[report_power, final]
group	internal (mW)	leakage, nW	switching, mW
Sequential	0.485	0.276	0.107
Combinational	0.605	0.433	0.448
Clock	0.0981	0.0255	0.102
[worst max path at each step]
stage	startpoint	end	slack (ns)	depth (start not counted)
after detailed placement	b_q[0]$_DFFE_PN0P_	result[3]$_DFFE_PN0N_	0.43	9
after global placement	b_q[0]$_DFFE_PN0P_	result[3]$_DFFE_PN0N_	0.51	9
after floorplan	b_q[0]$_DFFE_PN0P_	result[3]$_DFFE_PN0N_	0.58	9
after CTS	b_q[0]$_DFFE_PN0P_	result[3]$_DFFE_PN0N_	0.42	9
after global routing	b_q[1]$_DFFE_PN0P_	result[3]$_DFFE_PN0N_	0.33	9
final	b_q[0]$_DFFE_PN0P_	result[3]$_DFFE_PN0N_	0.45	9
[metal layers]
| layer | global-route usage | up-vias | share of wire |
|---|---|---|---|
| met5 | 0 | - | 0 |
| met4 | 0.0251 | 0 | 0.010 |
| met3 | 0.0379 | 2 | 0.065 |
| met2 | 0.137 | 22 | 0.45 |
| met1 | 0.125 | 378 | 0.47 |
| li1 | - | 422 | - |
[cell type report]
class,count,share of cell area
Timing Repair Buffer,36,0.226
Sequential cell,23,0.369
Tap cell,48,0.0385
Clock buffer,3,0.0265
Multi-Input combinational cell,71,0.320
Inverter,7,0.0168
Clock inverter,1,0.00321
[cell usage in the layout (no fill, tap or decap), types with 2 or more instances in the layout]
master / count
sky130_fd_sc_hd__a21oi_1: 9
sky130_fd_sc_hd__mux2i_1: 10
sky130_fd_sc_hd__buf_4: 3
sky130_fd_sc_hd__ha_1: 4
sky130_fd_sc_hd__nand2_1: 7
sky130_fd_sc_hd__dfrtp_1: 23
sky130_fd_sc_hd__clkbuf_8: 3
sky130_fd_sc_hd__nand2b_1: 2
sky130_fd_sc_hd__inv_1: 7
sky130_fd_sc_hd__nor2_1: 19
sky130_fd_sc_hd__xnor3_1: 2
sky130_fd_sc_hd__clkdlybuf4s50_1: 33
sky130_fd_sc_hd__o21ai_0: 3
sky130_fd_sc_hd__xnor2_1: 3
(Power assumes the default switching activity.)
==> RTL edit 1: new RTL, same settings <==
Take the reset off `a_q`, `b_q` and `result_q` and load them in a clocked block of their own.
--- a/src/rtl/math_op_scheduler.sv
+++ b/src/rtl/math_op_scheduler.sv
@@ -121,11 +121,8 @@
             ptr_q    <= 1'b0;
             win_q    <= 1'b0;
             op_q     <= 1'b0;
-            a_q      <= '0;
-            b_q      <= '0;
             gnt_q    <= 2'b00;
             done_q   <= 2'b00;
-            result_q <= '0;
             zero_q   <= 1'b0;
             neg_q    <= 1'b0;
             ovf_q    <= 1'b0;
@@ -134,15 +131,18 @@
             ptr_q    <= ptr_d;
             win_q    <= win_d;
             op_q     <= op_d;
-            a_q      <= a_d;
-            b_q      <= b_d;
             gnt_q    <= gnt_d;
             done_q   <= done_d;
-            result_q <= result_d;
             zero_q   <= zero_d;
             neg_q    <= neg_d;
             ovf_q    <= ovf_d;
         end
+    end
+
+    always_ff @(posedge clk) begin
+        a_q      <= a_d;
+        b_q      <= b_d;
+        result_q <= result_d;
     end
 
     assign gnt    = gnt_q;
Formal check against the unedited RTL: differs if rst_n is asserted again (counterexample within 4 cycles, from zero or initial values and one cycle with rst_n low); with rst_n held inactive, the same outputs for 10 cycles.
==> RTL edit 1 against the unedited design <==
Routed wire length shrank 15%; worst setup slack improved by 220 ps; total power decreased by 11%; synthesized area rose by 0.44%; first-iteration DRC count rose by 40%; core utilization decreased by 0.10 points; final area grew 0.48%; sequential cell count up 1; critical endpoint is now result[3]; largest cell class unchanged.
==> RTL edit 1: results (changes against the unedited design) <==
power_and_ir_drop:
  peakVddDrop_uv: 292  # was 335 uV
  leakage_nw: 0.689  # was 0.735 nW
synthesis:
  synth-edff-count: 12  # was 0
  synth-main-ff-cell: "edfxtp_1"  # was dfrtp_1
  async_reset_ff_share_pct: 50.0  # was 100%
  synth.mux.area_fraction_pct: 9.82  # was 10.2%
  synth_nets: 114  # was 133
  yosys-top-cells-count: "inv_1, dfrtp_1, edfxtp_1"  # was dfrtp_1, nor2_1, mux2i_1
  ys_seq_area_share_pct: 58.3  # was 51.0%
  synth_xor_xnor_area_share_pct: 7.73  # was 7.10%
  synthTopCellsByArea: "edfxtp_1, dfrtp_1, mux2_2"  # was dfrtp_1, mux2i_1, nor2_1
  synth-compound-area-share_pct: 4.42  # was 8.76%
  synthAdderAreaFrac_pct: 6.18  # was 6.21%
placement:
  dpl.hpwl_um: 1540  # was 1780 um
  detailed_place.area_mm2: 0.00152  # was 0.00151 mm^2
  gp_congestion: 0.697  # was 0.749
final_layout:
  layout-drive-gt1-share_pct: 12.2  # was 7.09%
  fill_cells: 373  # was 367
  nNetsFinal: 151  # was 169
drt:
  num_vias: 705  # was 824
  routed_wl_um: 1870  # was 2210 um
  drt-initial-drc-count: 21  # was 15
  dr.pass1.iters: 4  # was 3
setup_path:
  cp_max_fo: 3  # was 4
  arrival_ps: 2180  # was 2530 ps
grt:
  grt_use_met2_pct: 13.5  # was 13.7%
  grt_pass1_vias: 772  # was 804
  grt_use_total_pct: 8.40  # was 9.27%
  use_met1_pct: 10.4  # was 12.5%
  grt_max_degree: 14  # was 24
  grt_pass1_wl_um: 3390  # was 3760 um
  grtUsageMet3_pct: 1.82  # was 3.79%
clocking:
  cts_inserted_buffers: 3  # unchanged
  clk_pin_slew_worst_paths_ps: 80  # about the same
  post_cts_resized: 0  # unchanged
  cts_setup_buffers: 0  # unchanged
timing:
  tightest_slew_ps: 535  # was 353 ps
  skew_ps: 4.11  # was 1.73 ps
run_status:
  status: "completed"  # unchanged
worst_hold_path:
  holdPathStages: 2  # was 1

PROBLEM: In full and without error, repeat the material above.

OUTPUT:
[report_power, final]
group	internal (mW)	leakage, nW	switching, mW
Sequential	0.485	0.276	0.107
Combinational	0.605	0.433	0.448
Clock	0.0981	0.0255	0.102
[worst max path at each step]
stage	startpoint	end	slack (ns)	depth (start not counted)
after detailed placement	b_q[0]$_DFFE_PN0P_	result[3]$_DFFE_PN0N_	0.43	9
after global placement	b_q[0]$_DFFE_PN0P_	result[3]$_DFFE_PN0N_	0.51	9
after floorplan	b_q[0]$_DFFE_PN0P_	result[3]$_DFFE_PN0N_	0.58	9
after CTS	b_q[0]$_DFFE_PN0P_	result[3]$_DFFE_PN0N_	0.42	9
after global routing	b_q[1]$_DFFE_PN0P_	result[3]$_DFFE_PN0N_	0.33	9
final	b_q[0]$_DFFE_PN0P_	result[3]$_DFFE_PN0N_	0.45	9
[metal layers]
| layer | global-route usage | up-vias | share of wire |
|---|---|---|---|
| met5 | 0 | - | 0 |
| met4 | 0.0251 | 0 | 0.010 |
| met3 | 0.0379 | 2 | 0.065 |
| met2 | 0.137 | 22 | 0.45 |
| met1 | 0.125 | 378 | 0.47 |
| li1 | - | 422 | - |
[cell type report]
class,count,share of cell area
Timing Repair Buffer,36,0.226
Sequential cell,23,0.369
Tap cell,48,0.0385
Clock buffer,3,0.0265
Multi-Input combinational cell,71,0.320
Inverter,7,0.0168
Clock inverter,1,0.00321
[cell usage in the layout (no fill, tap or decap), types with 2 or more instances in the layout]
master / count
sky130_fd_sc_hd__a21oi_1: 9
sky130_fd_sc_hd__mux2i_1: 10
sky130_fd_sc_hd__buf_4: 3
sky130_fd_sc_hd__ha_1: 4
sky130_fd_sc_hd__nand2_1: 7
sky130_fd_sc_hd__dfrtp_1: 23
sky130_fd_sc_hd__clkbuf_8: 3
sky130_fd_sc_hd__nand2b_1: 2
sky130_fd_sc_hd__inv_1: 7
sky130_fd_sc_hd__nor2_1: 19
sky130_fd_sc_hd__xnor3_1: 2
sky130_fd_sc_hd__clkdlybuf4s50_1: 33
sky130_fd_sc_hd__o21ai_0: 3
sky130_fd_sc_hd__xnor2_1: 3
(Power assumes the default switching activity.)
==> RTL edit 1: new RTL, same settings <==
Take the reset off `a_q`, `b_q` and `result_q` and load them in a clocked block of their own.
--- a/src/rtl/math_op_scheduler.sv
+++ b/src/rtl/math_op_scheduler.sv
@@ -121,11 +121,8 @@
             ptr_q    <= 1'b0;
             win_q    <= 1'b0;
             op_q     <= 1'b0;
-            a_q      <= '0;
-            b_q      <= '0;
             gnt_q    <= 2'b00;
             done_q   <= 2'b00;
-            result_q <= '0;
             zero_q   <= 1'b0;
             neg_q    <= 1'b0;
             ovf_q    <= 1'b0;
@@ -134,15 +131,18 @@
             ptr_q    <= ptr_d;
             win_q    <= win_d;
             op_q     <= op_d;
-            a_q      <= a_d;
-            b_q      <= b_d;
             gnt_q    <= gnt_d;
             done_q   <= done_d;
-            result_q <= result_d;
             zero_q   <= zero_d;
             neg_q    <= neg_d;
             ovf_q    <= ovf_d;
         end
+    end
+
+    always_ff @(posedge clk) begin
+        a_q      <= a_d;
+        b_q      <= b_d;
+        result_q <= result_d;
     end
 
     assign gnt    = gnt_q;
Formal check against the unedited RTL: differs if rst_n is asserted again (counterexample within 4 cycles, from zero or initial values and one cycle with rst_n low); with rst_n held inactive, the same outputs for 10 cycles.
==> RTL edit 1 against the unedited design <==
Routed wire length shrank 15%; worst setup slack improved by 220 ps; total power decreased by 11%; synthesized area rose by 0.44%; first-iteration DRC count rose by 40%; core utilization decreased by 0.10 points; final area grew 0.48%; sequential cell count up 1; critical endpoint is now result[3]; largest cell class unchanged.
==> RTL edit 1: results (changes against the unedited design) <==
power_and_ir_drop:
  peakVddDrop_uv: 292  # was 335 uV
  leakage_nw: 0.689  # was 0.735 nW
synthesis:
  synth-edff-count: 12  # was 0
  synth-main-ff-cell: "edfxtp_1"  # was dfrtp_1
  async_reset_ff_share_pct: 50.0  # was 100%
  synth.mux.area_fraction_pct: 9.82  # was 10.2%
  synth_nets: 114  # was 133
  yosys-top-cells-count: "inv_1, dfrtp_1, edfxtp_1"  # was dfrtp_1, nor2_1, mux2i_1
  ys_seq_area_share_pct: 58.3  # was 51.0%
  synth_xor_xnor_area_share_pct: 7.73  # was 7.10%
  synthTopCellsByArea: "edfxtp_1, dfrtp_1, mux2_2"  # was dfrtp_1, mux2i_1, nor2_1
  synth-compound-area-share_pct: 4.42  # was 8.76%
  synthAdderAreaFrac_pct: 6.18  # was 6.21%
placement:
  dpl.hpwl_um: 1540  # was 1780 um
  detailed_place.area_mm2: 0.00152  # was 0.00151 mm^2
  gp_congestion: 0.697  # was 0.749
final_layout:
  layout-drive-gt1-share_pct: 12.2  # was 7.09%
  fill_cells: 373  # was 367
  nNetsFinal: 151  # was 169
drt:
  num_vias: 705  # was 824
  routed_wl_um: 1870  # was 2210 um
  drt-initial-drc-count: 21  # was 15
  dr.pass1.iters: 4  # was 3
setup_path:
  cp_max_fo: 3  # was 4
  arrival_ps: 2180  # was 2530 ps
grt:
  grt_use_met2_pct: 13.5  # was 13.7%
  grt_pass1_vias: 772  # was 804
  grt_use_total_pct: 8.40  # was 9.27%
  use_met1_pct: 10.4  # was 12.5%
  grt_max_degree: 14  # was 24
  grt_pass1_wl_um: 3390  # was 3760 um
  grtUsageMet3_pct: 1.82  # was 3.79%
clocking:
  cts_inserted_buffers: 3  # unchanged
  clk_pin_slew_worst_paths_ps: 80  # about the same
  post_cts_resized: 0  # unchanged
  cts_setup_buffers: 0  # unchanged
timing:
  tightest_slew_ps: 535  # was 353 ps
  skew_ps: 4.11  # was 1.73 ps
run_status:
  status: "completed"  # unchanged
worst_hold_path:
  holdPathStages: 2  # was 1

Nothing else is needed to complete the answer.